Lionel MessiIf you haven’t heard what’s going on in the world of Soccer, let me tell you, it’s more riveting than reality TV these days. Lionel Messi, one of the greatest soccer players E.V.E.R., is (maybe) leaving Barcelona, one of the biggest clubs in the world. I’m tellin’ ya!

Messi’s departure is a big deal as 2019-2020 is the first season without a title for Barcelona since 2007-2008, leading to a change in managers. According to Messi’s contract with Barcelona, he had a right to obtain a release from his deal WITHOUT A BUYOUT FEE, as long as he gave notice to Barcelona before June 10, 2020. When did he give them notice? August 25.

Since he missed the deadline, the buyout clause is Messi’s contract with Barcelona allows the club to demand a buyout of around $800M for his release.

Messi’s lawyer is arguing that the notice timeline should have been extended due to, non-other then….. COVID-19. The Spanish football season was expected to finish on May 20 but was extended as a result of Spain’s lockdowns during the early stages of the COVID-19 pandemic. Messi’s attorneys claim that the intention of the parties at the time Messi’s contract was signed was for Messi to have a few weeks after the end of the season to contemplate giving notice of departure. Messi’s argument is that since the season was extended, the deadline was extended with it.

Barcelona is arguing that the June 10 deadline is firm and not intended to be extended.

Could this dispute have been avoided? I argue that Messi could have requested Barcelona to provide him with an explanation or amendment to his contract based on the impacts of COVID-19 when the pandemic started. While Barcelona would have likely been alarmed or not agreed to an amendment, Messi would have known their position early and could have served timely notice.

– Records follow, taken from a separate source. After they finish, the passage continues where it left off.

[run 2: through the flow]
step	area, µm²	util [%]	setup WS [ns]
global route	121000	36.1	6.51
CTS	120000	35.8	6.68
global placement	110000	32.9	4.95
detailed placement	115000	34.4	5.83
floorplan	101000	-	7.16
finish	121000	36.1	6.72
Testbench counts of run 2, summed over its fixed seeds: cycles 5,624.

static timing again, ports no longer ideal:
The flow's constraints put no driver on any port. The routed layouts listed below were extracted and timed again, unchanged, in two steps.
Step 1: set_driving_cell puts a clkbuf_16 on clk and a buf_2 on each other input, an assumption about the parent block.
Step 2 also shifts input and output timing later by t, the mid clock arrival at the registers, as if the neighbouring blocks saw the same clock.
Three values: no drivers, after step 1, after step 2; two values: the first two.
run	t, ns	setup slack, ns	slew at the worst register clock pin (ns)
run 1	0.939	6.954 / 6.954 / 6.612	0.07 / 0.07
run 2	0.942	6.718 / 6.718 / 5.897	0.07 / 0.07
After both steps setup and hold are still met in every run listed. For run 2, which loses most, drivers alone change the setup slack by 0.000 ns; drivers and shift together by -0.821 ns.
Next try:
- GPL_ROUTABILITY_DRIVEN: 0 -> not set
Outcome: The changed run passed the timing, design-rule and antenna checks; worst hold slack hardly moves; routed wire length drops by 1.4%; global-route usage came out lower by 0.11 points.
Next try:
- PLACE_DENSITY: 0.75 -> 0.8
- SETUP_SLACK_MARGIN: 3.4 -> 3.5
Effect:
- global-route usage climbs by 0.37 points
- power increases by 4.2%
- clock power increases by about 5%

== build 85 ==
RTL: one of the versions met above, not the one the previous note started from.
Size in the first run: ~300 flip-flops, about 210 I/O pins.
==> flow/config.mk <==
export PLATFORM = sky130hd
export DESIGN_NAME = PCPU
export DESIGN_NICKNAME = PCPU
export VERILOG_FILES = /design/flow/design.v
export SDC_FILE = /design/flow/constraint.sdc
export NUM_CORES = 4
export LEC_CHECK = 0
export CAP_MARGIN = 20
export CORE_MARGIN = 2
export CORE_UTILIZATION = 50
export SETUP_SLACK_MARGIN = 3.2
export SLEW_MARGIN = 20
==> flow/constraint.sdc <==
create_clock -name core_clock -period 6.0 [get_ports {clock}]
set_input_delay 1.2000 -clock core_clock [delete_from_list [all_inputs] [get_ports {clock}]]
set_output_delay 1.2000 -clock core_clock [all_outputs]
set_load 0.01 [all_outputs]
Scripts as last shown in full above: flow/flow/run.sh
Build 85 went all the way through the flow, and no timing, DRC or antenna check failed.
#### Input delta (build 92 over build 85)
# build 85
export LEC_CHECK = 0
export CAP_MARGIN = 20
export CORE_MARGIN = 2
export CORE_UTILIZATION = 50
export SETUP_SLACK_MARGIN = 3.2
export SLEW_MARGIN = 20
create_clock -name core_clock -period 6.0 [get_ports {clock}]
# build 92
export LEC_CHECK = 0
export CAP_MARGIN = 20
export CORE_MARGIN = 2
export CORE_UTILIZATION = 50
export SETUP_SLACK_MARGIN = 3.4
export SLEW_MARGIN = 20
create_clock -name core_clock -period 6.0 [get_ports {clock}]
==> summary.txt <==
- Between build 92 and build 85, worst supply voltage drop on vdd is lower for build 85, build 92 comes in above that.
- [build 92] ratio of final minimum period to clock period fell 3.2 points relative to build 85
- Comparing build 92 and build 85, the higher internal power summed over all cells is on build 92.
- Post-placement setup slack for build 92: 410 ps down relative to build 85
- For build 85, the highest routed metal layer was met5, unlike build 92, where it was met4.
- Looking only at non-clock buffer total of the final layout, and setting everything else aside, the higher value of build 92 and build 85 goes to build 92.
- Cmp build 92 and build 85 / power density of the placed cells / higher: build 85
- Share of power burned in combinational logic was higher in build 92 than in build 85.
Context: an optimization exercise on an open-source flow, tuned for small area, a short achievable clock period and few clock cycles. The choices shown serve that exercise and are no tape-out recipe.
RTL that was checked went through simulation tests only; none was proved equivalent to the original.

==> run a: inputs <==
## matmul
module matmul
#(
    parameter DIM_BITS = 16,
    parameter MEM_AW = 16,
    parameter MEM_DW = 32,
    parameter PREC = 16)
(
    input [MEM_AW-1:0] aBASE,
    input [DIM_BITS-1:0] aCOLS,
    input [DIM_BITS-1:0] aROWS,
    input [DIM_BITS-1:0] aSTRIDE,
    input [MEM_AW-1:0] bBASE,
    input [DIM_BITS-1:0] bCOLS,
    input [DIM_BITS-1:0] bSTRIDE,
    input [MEM_AW-1:0] cBASE,
    input [DIM_BITS-1:0] cSTRIDE,
    input clk,
    input go,
    input [MEM_DW-1:0] mem_rdata,
    input rst_n,
    output reg [MEM_AW-1:0] mem_addr,
    output reg mem_req,
    output [MEM_DW-1:0] mem_wdata,
    output reg mem_write,
    output reg ret
);
Settings: LEC_CHECK=0, ABC_CLOCK_PERIOD_IN_PS=3000, CAP_MARGIN=20, CORE_MARGIN=2, CORE_UTILIZATION=40, CTS_CLUSTER_DIAMETER=60, CTS_CLUSTER_SIZE=25, PLACE_DENSITY=0.6, SLEW_MARGIN=20; clock period 10.0 ns.
standard.sh (not shown) runs the stock make flow with config.mk's settings and CLKGATE_MAP_FILE= SYNTH_SCRIPT=/design/flow/synth_recipe.tcl, a recipe that flattens the netlist after the stock synthesis.
==> flow/flow/run.sh <==
#!/bin/bash
# The standard layout, with two changes to how it is made (the SDC and its
# 10 ns clock are unchanged): port buffers use the small buf_1 cell instead of
# the default delay buffer, and repair_timing aims for a larger setup margin.
set -euo pipefail
bash standard.sh 'BUFFER_PORTS_ARGS=-buffer_cell sky130_fd_sc_hd__buf_1' SETUP_SLACK_MARGIN=6.7 finish > standard_make.log 2>&1
==> run b (differences from run a) <==
--- a/flow/design.v
+++ b/flow/design.v
@@ -21,21 +21,22 @@
     output reg [MEM_AW-1:0] mem_addr,
     output reg mem_req,
     output [MEM_DW-1:0] mem_wdata,
     output reg mem_write,
     output reg ret
 );
-localparam S_IDLE = 2'd0;
-localparam S_RD   = 2'd1;
-localparam S_GAP  = 2'd2;
-localparam S_WR   = 2'd3;
+localparam S_IDLE = 3'd0;
+localparam S_RD   = 3'd1;
+localparam S_GAP  = 3'd2;
+localparam S_WR   = 3'd3;
+localparam S_INIT = 3'd4;
 localparam K_A0 = 2'd0;
 localparam K_B0 = 2'd1;
 localparam K_B1 = 2'd2;
 localparam K_A1 = 2'd3;
-reg [1:0] st;
+reg [2:0] st;
 reg [1:0] ph;           
 reg       gcnt;         
 reg       kfirst;       
 reg       wpend;        
 reg       zero;         
 reg       shortk;       
@@ -43,48 +44,43 @@
 reg       w_nrow;       
 reg       w_done;       
 reg [15:0] krem, jrem, irem;
 reg [15:0] a_row, a_ptr, b_col, b_ptr, c_row, c_ptr;
 reg [15:0] a_s, b_s, c_s;   
 reg        klast, jlast, ilast, r1, c1;   
-reg        bend;         
 reg       q_v, d1_v, d2_v;
 reg       q_f, d1_f, d2_f;
 reg [1:0] q_k, d1_k, d2_k;
 wire arr_a0 = d2_v & (d2_k == K_A0);
 wire arr_b0 = d2_v & (d2_k == K_B0);
 wire arr_b1 = d2_v & (d2_k == K_B1);
 wire arr_a1 = d2_v & (d2_k == K_A1);
-reg [15:0] rd1;           
-reg [15:0] hb0;
+reg [15:0] ha0, hb0, hb1;
 reg [15:0] xr;
 reg [8:0] y_one, y_two, y_neg;    
-wire [15:0] ysrc = zero ? 16'd0 :
-                   (arr_b0 | arr_b1) ? mem_rdata[15:0] :
-                   arr_a1 ? rd1 :
-                   pend ? hb0 : 16'd0;
+wire [15:0] ysrc = arr_a1 ? hb0 : pend ? hb1 : mem_rdata[15:0];
 wire [8:0] ysrc_one, ysrc_two, ysrc_neg;
 matmul_booth_enc u_enc (.y(ysrc), .one(ysrc_one), .two(ysrc_two), .neg(ysrc_neg));
 reg m_v, m_f, pend;
 reg [31:0] ps, pc;       
 wire [31:0] ms, mc;
 matmul_csmul u_mul (.x(xr), .yone(y_one), .ytwo(y_two), .yneg(y_neg), .s(ms), .c(mc));
-wire [31:0] acc_s = acc0 ^ ps ^ pc;
-wire [31:0] acc_c = ((acc0 & ps) | (acc0 & pc) | (ps & pc));
+wire [31:0] acc_a = p_f ? 32'd0 : acc0;
+wire [31:0] acc_s = acc_a ^ ps ^ pc;
+wire [31:0] acc_c = ((acc_a & ps) | (acc_a & pc) | (ps & pc));
+reg p_f;
 reg [31:0] acc0, acc1, acc2, acc3;
 assign mem_wdata = acc3;
 wire [15:0] a_step2 = {a_s[14:0], 1'b0};
 wire [15:0] c_step2 = {c_s[14:0], 1'b0};
-reg [1:0]  st_n;
+reg [2:0]  st_n;
 reg [1:0]  ph_n, q_k_n;
 reg        mem_req_n, ret_n, q_v_n, q_f_n, mem_write_n;
 reg        gcnt_n, kfirst_n, wpend_n, zero_n, shortk_n;
 reg        w_r1_n, w_c1_n, w_nrow_n, w_done_n;
 reg [15:0] mem_addr_n, krem_n, jrem_n, irem_n;
-reg [15:0] abase, aoff;
-reg        acin, ajunk;
 reg [15:0] a_row_n, a_ptr_n, b_col_n, b_ptr_n, c_row_n, c_ptr_n;
 always @* begin
     st_n = st;
     ph_n = ph;
     gcnt_n = gcnt;
     kfirst_n = kfirst;
@@ -101,78 +97,82 @@
     a_row_n = a_row;
     a_ptr_n = a_ptr;
     b_col_n = b_col;
     b_ptr_n = b_ptr;
     c_row_n = c_row;
     c_ptr_n = c_ptr;
-    abase = a_ptr;
-    aoff = 16'd0;
-    acin = 1'b0;
-    mem_write_n = 1'b1;
+    mem_addr_n = mem_addr;
+    mem_write_n = mem_write;
     mem_req_n = 1'b0;
     ret_n = 1'b0;
     q_v_n = 1'b0;
     q_f_n = kfirst;
     q_k_n = ph;
     case (st)
         S_IDLE: begin
-            zero_n = (aCOLS == 16'd0);
-            shortk_n = (aCOLS[15:1] == 15'd0);
+            if (go)
+                st_n = S_INIT;
+        end
+        S_INIT: begin
             krem_n = aCOLS;
             jrem_n = bCOLS;
             irem_n = aROWS;
             a_row_n = aBASE;
             a_ptr_n = aBASE;
             b_col_n = bBASE;
             b_ptr_n = bBASE;
             c_row_n = cBASE;
             c_ptr_n = cBASE;
             kfirst_n = 1'b1;
             wpend_n = 1'b0;
-            w_r1_n = 1'b1;
-            w_c1_n = 1'b1;
-            w_done_n = 1'b1;
-            if (go) begin
-                if ((aROWS == 16'd0) || (bCOLS == 16'd0)) begin
-                    st_n = S_WR;
-                    ph_n = 2'd3;
-                end
-                else begin
-                    st_n = S_RD;
-                    ph_n = 2'd0;
-                end
+            zero_n = (aCOLS == 16'd0);
+            shortk_n = (aCOLS[15:1] == 15'd0);
+            if (aROWS == 16'd0 || bCOLS == 16'd0) begin
+                st_n = S_WR;
+                ph_n = 2'd3;
+                w_r1_n = 1'b1;
+                w_c1_n = 1'b1;
+                w_done_n = 1'b1;
+            end
+            else begin
+                st_n = S_RD;
+                ph_n = 2'd1;
+                mem_addr_n = aBASE;
+                mem_req_n = 1'b1;
+                mem_write_n = 1'b0;
+                q_v_n = 1'b1;
+                q_f_n = 1'b1;
+                q_k_n = K_A0;
             end
         end
         S_RD: begin
             mem_req_n = 1'b1;
             mem_write_n = 1'b0;
             q_v_n = 1'b1;
             case (ph)
                 2'd0: begin
-                    abase = a_ptr;
+                    mem_addr_n = a_ptr;
                     ph_n = 2'd1;
                 end
                 2'd1: begin
-                    abase = b_ptr;
+                    mem_addr_n = b_ptr;
                     ph_n = 2'd2;
                     if (wpend) begin
                         st_n = S_WR;
                         ph_n = 2'd0;
                         wpend_n = 1'b0;
                     end
                 end
                 2'd2: begin
-                    abase = b_ptr;
-                    acin = 1'b1;
+                    mem_addr_n = b_ptr + 16'd1;
                     ph_n = 2'd3;
                 end
                 2'd3: begin
-                    abase = a_ptr;
-                    aoff = a_s;
+                    mem_addr_n = a_ptr + a_s;
                     ph_n = 2'd0;
-                    if (!bend) begin
+                    if (!klast) begin
                         krem_n = krem - 16'd1;
                         kfirst_n = 1'b0;
                         a_ptr_n = a_ptr + 16'd1;
                         b_ptr_n = b_ptr + b_s;
                     end
                     else begin
@@ -215,33 +215,29 @@
             end
         end
         S_WR: begin
             mem_write_n = 1'b1;
             case (ph)
                 2'd0: begin
-                    abase = c_ptr;
+                    mem_addr_n = c_ptr;
                     mem_req_n = 1'b1;
                     ph_n = 2'd1;
                 end
                 2'd1: begin
-                    abase = c_ptr;
-                    acin = 1'b1;
+                    mem_addr_n = c_ptr + 16'd1;
                     mem_req_n = ~w_c1;
                     ph_n = 2'd2;
                 end
                 2'd2: begin
-                    abase = c_ptr;
-                    aoff = c_s;
-                    acin = 1'b1;
-                    mem_req_n = ~w_r1 & ~w_c1;
+                    mem_addr_n = c_ptr + c_s;
+                    mem_req_n = ~w_r1;
                     ph_n = 2'd3;
                 end
                 2'd3: begin
-                    abase = c_ptr;
-                    aoff = c_s;
-                    mem_req_n = ~w_r1;
+                    mem_addr_n = mem_addr + 16'd1;
+                    mem_req_n = ~w_r1 & ~w_c1;
                     if (w_nrow) begin
                         c_row_n = c_row + c_step2;
                         c_ptr_n = c_row + c_step2;
                     end
                     else begin
                         c_ptr_n = c_ptr + 16'd2;
@@ -255,13 +251,12 @@
                         ph_n = shortk ? 2'd0 : 2'd2;
                     end
                 end
             endcase
         end
     endcase
-    {mem_addr_n, ajunk} = {abase, 1'b1} + {aoff, acin};
 end
 always @(posedge clk or negedge rst_n) begin
     if (~rst_n) begin
         st <= S_IDLE;
         mem_req <= 1'b0;
         ret <= 1'b0;
@@ -280,19 +275,18 @@
         d2_v <= d1_v;
         m_v <= pend | (d2_v && d2_k != K_A0);
         pend <= ~pend & d2_v & (d2_k == K_A1);
     end
 end
 always @(posedge clk) begin
-    if (st == S_IDLE) begin
+    if (st == S_INIT) begin
         a_s <= aSTRIDE;
         b_s <= bSTRIDE;
         c_s <= cSTRIDE;
     end
     klast <= (krem[15:1] == 15'd0);
-    bend <= (st == S_RD) && (ph == 2'd2) && klast;
     jlast <= (jrem[15:2] == 14'd0) && (jrem[1:0] != 2'd3);
     ilast <= (irem[15:2] == 14'd0) && (irem[1:0] != 2'd3);
     r1 <= (irem[15:1] == 15'd0);
     c1 <= (jrem[15:1] == 15'd0);
     ph <= ph_n;
     gcnt <= gcnt_n;
@@ -322,27 +316,33 @@
 end
 always @(posedge clk) begin
     d1_f <= q_f;
     d1_k <= q_k;
     d2_f <= d1_f;
     d2_k <= d1_k;
-    rd1 <= mem_rdata[15:0];
+    if (arr_a0) ha0 <= mem_rdata[15:0];
     if (arr_b0) hb0 <= mem_rdata[15:0];
-    if (arr_b0)
-        xr <= rd1;
+    if (arr_b1) hb1 <= mem_rdata[15:0];
+    if (zero)
+        xr <= 16'd0;
+    else if (arr_b0 | arr_b1)
+        xr <= ha0;
     else if (arr_a1)
         xr <= mem_rdata[15:0];
+    else if (!pend)
+        xr <= 16'd0;
     y_one <= ysrc_one;
     y_two <= ysrc_two;
     y_neg <= ysrc_neg;
+    p_f <= m_v & m_f;
     ps <= ms;
     pc <= mc;
     acc3 <= acc_s + {acc_c[30:0], 1'b0};
     acc2 <= acc3;
     acc1 <= acc2;
-    acc0 <= (m_v & m_f) ? 32'd0 : acc1;
+    acc0 <= acc1;
 end
 endmodule
 module matmul_booth_enc (
     input [15:0] y,
     output [8:0] one,
     output [8:0] two,
==> flow/flow/run.sh (replaced) <==
#!/bin/bash
# The standard layout, with two changes to how it is made (the SDC and its
# 10 ns clock are unchanged): port buffers use the small buf_1 cell instead of
# the default delay buffer, and repair_timing aims for a larger setup margin.
set -euo pipefail
bash standard.sh 'BUFFER_PORTS_ARGS=-buffer_cell sky130_fd_sc_hd__buf_1' SETUP_SLACK_MARGIN=6 finish > standard_make.log 2>&1
--- a/flow/config.mk
+++ b/flow/config.mk
@@ -6,10 +6,8 @@
 export NUM_CORES = 4
 export LEC_CHECK = 0
 export ABC_CLOCK_PERIOD_IN_PS = 3000
 export CAP_MARGIN = 20
 export CORE_MARGIN = 2
 export CORE_UTILIZATION = 40
-export CTS_CLUSTER_DIAMETER = 60
-export CTS_CLUSTER_SIZE = 25
 export PLACE_DENSITY = 0.6
 export SLEW_MARGIN = 20
==> run c (differences from run a) <==
--- a/flow/design.v
+++ b/flow/design.v
@@ -51,20 +51,16 @@
 reg       q_f, d1_f, d2_f;
 reg [1:0] q_k, d1_k, d2_k;
 wire arr_a0 = d2_v & (d2_k == K_A0);
 wire arr_b0 = d2_v & (d2_k == K_B0);
 wire arr_b1 = d2_v & (d2_k == K_B1);
 wire arr_a1 = d2_v & (d2_k == K_A1);
-reg [15:0] rd1;           
-reg [15:0] hb0;
+reg [15:0] ha0, hb0, hb1;
 reg [15:0] xr;
 reg [8:0] y_one, y_two, y_neg;    
-wire [15:0] ysrc = zero ? 16'd0 :
-                   (arr_b0 | arr_b1) ? mem_rdata[15:0] :
-                   arr_a1 ? rd1 :
-                   pend ? hb0 : 16'd0;
+wire [15:0] ysrc = arr_a1 ? hb0 : pend ? hb1 : mem_rdata[15:0];
 wire [8:0] ysrc_one, ysrc_two, ysrc_neg;
 matmul_booth_enc u_enc (.y(ysrc), .one(ysrc_one), .two(ysrc_two), .neg(ysrc_neg));
 reg m_v, m_f, pend;
 reg [31:0] ps, pc;       
 wire [31:0] ms, mc;
 matmul_csmul u_mul (.x(xr), .yone(y_one), .ytwo(y_two), .yneg(y_neg), .s(ms), .c(mc));
@@ -228,20 +224,19 @@
                     mem_req_n = ~w_c1;
                     ph_n = 2'd2;
                 end
                 2'd2: begin
                     abase = c_ptr;
                     aoff = c_s;
-                    acin = 1'b1;
-                    mem_req_n = ~w_r1 & ~w_c1;
+                    mem_req_n = ~w_r1;
                     ph_n = 2'd3;
                 end
                 2'd3: begin
-                    abase = c_ptr;
-                    aoff = c_s;
-                    mem_req_n = ~w_r1;
+                    abase = mem_addr;
+                    acin = 1'b1;
+                    mem_req_n = ~w_r1 & ~w_c1;
                     if (w_nrow) begin
                         c_row_n = c_row + c_step2;
                         c_ptr_n = c_row + c_step2;
                     end
                     else begin
                         c_ptr_n = c_ptr + 16'd2;
@@ -322,18 +317,23 @@
 end
 always @(posedge clk) begin
     d1_f <= q_f;
     d1_k <= q_k;
     d2_f <= d1_f;
     d2_k <= d1_k;
-    rd1 <= mem_rdata[15:0];
+    if (arr_a0) ha0 <= mem_rdata[15:0];
     if (arr_b0) hb0 <= mem_rdata[15:0];
-    if (arr_b0)
-        xr <= rd1;
+    if (arr_b1) hb1 <= mem_rdata[15:0];
+    if (zero)
+        xr <= 16'd0;
+    else if (arr_b0 | arr_b1)
+        xr <= ha0;
     else if (arr_a1)
         xr <= mem_rdata[15:0];
+    else if (!pend)
+        xr <= 16'd0;
     y_one <= ysrc_one;
     y_two <= ysrc_two;
     y_neg <= ysrc_neg;
     ps <= ms;
     pc <= mc;
     acc3 <= acc_s + {acc_c[30:0], 1'b0};
==> flow/flow/run.sh (replaced) <==
#!/bin/bash
# The standard layout, with two changes to how it is made (the SDC and its
# 10 ns clock are unchanged): port buffers use the small buf_1 cell instead of
# the default delay buffer, and repair_timing aims for a larger setup margin.
set -euo pipefail
bash standard.sh 'BUFFER_PORTS_ARGS=-buffer_cell sky130_fd_sc_hd__buf_1' SETUP_SLACK_MARGIN=7 finish > standard_make.log 2>&1
--- a/flow/config.mk
+++ b/flow/config.mk
@@ -6,10 +6,8 @@
 export NUM_CORES = 4
 export LEC_CHECK = 0
 export ABC_CLOCK_PERIOD_IN_PS = 3000
 export CAP_MARGIN = 20
 export CORE_MARGIN = 2
 export CORE_UTILIZATION = 40
-export CTS_CLUSTER_DIAMETER = 60
-export CTS_CLUSTER_SIZE = 25
 export PLACE_DENSITY = 0.6
 export SLEW_MARGIN = 20
==> qor summary <==
Met3 wire len: run a 5040 um; run c 4770 um; run b 4450 um
Signal buf overhead: run a 0.0500; run c 0.0797; run b 0.0291
Met1 track demand over resource: run a 0.258; run c 0.256; run b 0.248
Overall die area: run a 73700 um^2; run c 75200 um^2; run b 80300 um^2
Maximum fanout along the worst path: run a 12; run c 1; run b 69
First-pass GRT wire length: run a 119000 um; run c 125000 um; run b 125000 um
Adder-cell share of the synthesized area: run a 0.153; run c 0.150; run b 0.143
Post-Synth XOR/XNOR Area: run a 0.0909; run c 0.0885; run b 0.0886
Layout-stage area growth over the synthesis result: run a 15.1%; run c 23.1%; run b 11.9%
Vias: run a 21206; run c 22132; run b 23105
Routing usage on met3: run a 0.0381; run c 0.0333; run b 0.0301
Number of cells produced by synthesis: run a 2732; run c 2735; run b 3111
Status: run a complete, no violations; run c complete, no violations; run b complete, no violations
Flip-flop and latch count: run a 508; run c 524; run b 525
Post-detail-place hpwl: run a 55300 um; run c 55100 um; run b 57000 um
Testbench counts of run a, summed over its fixed seeds: cycles 52,372.
No functional check of the RTL was part of run b and run c.

what the ideal ports hide:
In the flow no input, the clock included, has a driving cell. The finished layouts below were timed again as built, in two steps.
Step 1, drivers: a clkbuf_16 drives clk and a buf_2 each remaining input, both assumed.
Step 2 moves the port delays by t, midway between the first and last clock arrival at a register: inputs arrive t later, outputs are due t later. That takes back most of the time a late clock gives input paths.
Three values: ideal ports, drivers, drivers and shift; two values: the first two.
| run | t, ns | setup slack, ns | hold WS [ns] | latest minus earliest clock arrival (ns) | worst data-port slew with drivers (ns) |
|---|---|---|---|---|---|
| run a | 0.677 | 6.771 / 6.752 / 6.446 | 0.325 / 0.325 / 0.325 | 0.042 / 0.042 | 0.12 |
| run b | 0.675 | 6.224 / 6.224 / 5.886 | 0.320 / 0.320 / 0.320 | 0.015 / 0.015 | 0.13 |
| run c | 0.686 | 6.815 / 6.758 / 6.487 | 0.299 / 0.299 / 0.299 | 0.039 / 0.040 | 0.13 |
After both steps every run listed still meets setup and hold. For run b, which loses most, drivers alone change the setup slack by 0.000 ns; drivers and shift together by -0.338 ns.
This design comes from an exercise in tuning for small area and a short achievable clock period on the open sky130 flow, not from production work.
No functional check of the RTL was part of any run shown here.
Power and IR drop assume default switching activity.

## flow/design.v (module list and top-level ports; edited modules follow where they fit)
// module alu_ops: 36 lines
// module mul16lo: 394 lines
// module alu_top: 639 lines
module alu_top (
    input clk,
    input [16-1:0] a,
    input [16-1:0] b,
    input [3:0] sel,
    output reg [16-1:0] y,
    output reg carry
);
  // ...
==> flow/flow/run.sh <==
#!/bin/bash
# Standard ORFS layout (standard.sh: unchanged synthesis, steps and SDC) with
# a larger setup slack margin for the repair steps.  At the design's 27 ns
# period every path already has slack, so without a margin the repair steps
# do nothing; with MARGIN ns they shorten every path longer than 27 - MARGIN.
set -euo pipefail
MARGIN=16.5
bash standard.sh SETUP_SLACK_MARGIN=$MARGIN  finish > standard.log 2>&1
==> flow/standard.sh <==
#!/bin/bash
# synth_recipe.tcl (not shown) runs the flow's synth.tcl, then flattens the netlist and writes it again
# the make line also repeats each setting of config.mk as NAME=value (left out here)
make -C /OpenROAD-flow-scripts/flow DESIGN_CONFIG=/design/flow/config.mk WORK_HOME=/design/flow/orfs CLKGATE_MAP_FILE= SYNTH_SCRIPT=/design/flow/synth_recipe.tcl "${@:-finish}"
==> flow/config.mk <==
export PLATFORM = sky130hd
export DESIGN_NAME = alu_top
export DESIGN_NICKNAME = alu_top
export VERILOG_FILES = /design/flow/design.v
export SDC_FILE = /design/flow/constraint.sdc
export NUM_CORES = 4
export LEC_CHECK = 0
export ABC_AREA = 1
export CAP_MARGIN = 20
export CORE_MARGIN = 2
export CORE_UTILIZATION = 55
export SLEW_MARGIN = 20
==> flow/constraint.sdc <==
create_clock -name core_clock -period 27.0 [get_ports {clk}]
set_input_delay 5.4000 -clock core_clock [delete_from_list [all_inputs] [get_ports {clk}]]
set_output_delay 5.4000 -clock core_clock [all_outputs]
set_load 0.01 [all_outputs]
==> metrics.md, run 1 <==
| Metric | Value |
|---|---|
| CTS Buf Count | `9` |
| # H-tree levels | `3` |
| Clk power | `124 uW` |
| Worst Hold Path EP | `s2_m[15]$_DFF_P_` |
| Setup slack at placement | `14.43 ns` |
| Worst Tran Pin Value | `1.10 ns` |
| Wl on met1 | `23700 um` |
| TNS Setup | `0 ns` |
| Max layer used | `met4` |
| DR WL met3 | `4960 um` |
| Int Power | `478 uW` |
| FFs w/ async S/R, synth | `0%` |
| 1st-iter DRT viols | `1370` |
| Grt peak-use layer | `met2` |
| Startpoint types | `register` |
| Tot GR Track Use | `35.2%` |
| Outcome | `no timing/DRC/antenna violations` |
| Gate Count Post-Synth | `2559` |
| Clock-cell share of area | `1.37%` |
| Placed inst area | `16800 um2` |
| Drt pass-1 iters | `6` |
| Fraction of area in multi-input gates | `67.5%` |
| Leak | `11.0 nW` |
| Seq/total area | `9.16%` |
| Critical Path End Type | `register` |
| Final setup violation count | `0` |
| Pwr dens | `44.8 nW/um2` |
| #MultiIn Comb | `1936` |
| WHS | `0.505 ns` |
| Critical path class | `register to register` |
| Max-slew violation count | `0` |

Now would also be a good time to discuss the force majeure clause in a contract. This is a common clause in contracts that releases both parties from liability or obligation during an extraordinary event or circumstance beyond the control of the parties (such as a war, strike, riot, crime, epidemic or an “act of God”). The event must frustrate the intended purpose of the agreement, preventing one or both parties from fulfilling their obligations under the contract. The analysis for a force majeure argument depends on the language in the agreement as well as the facts of the intended purpose of the agreement and the extraordinary event. Either way, I argue that once in Court to determine the meaning of a clause, both sides have effectively lost.

Curious how Messi will fair in his pursuit of freedom.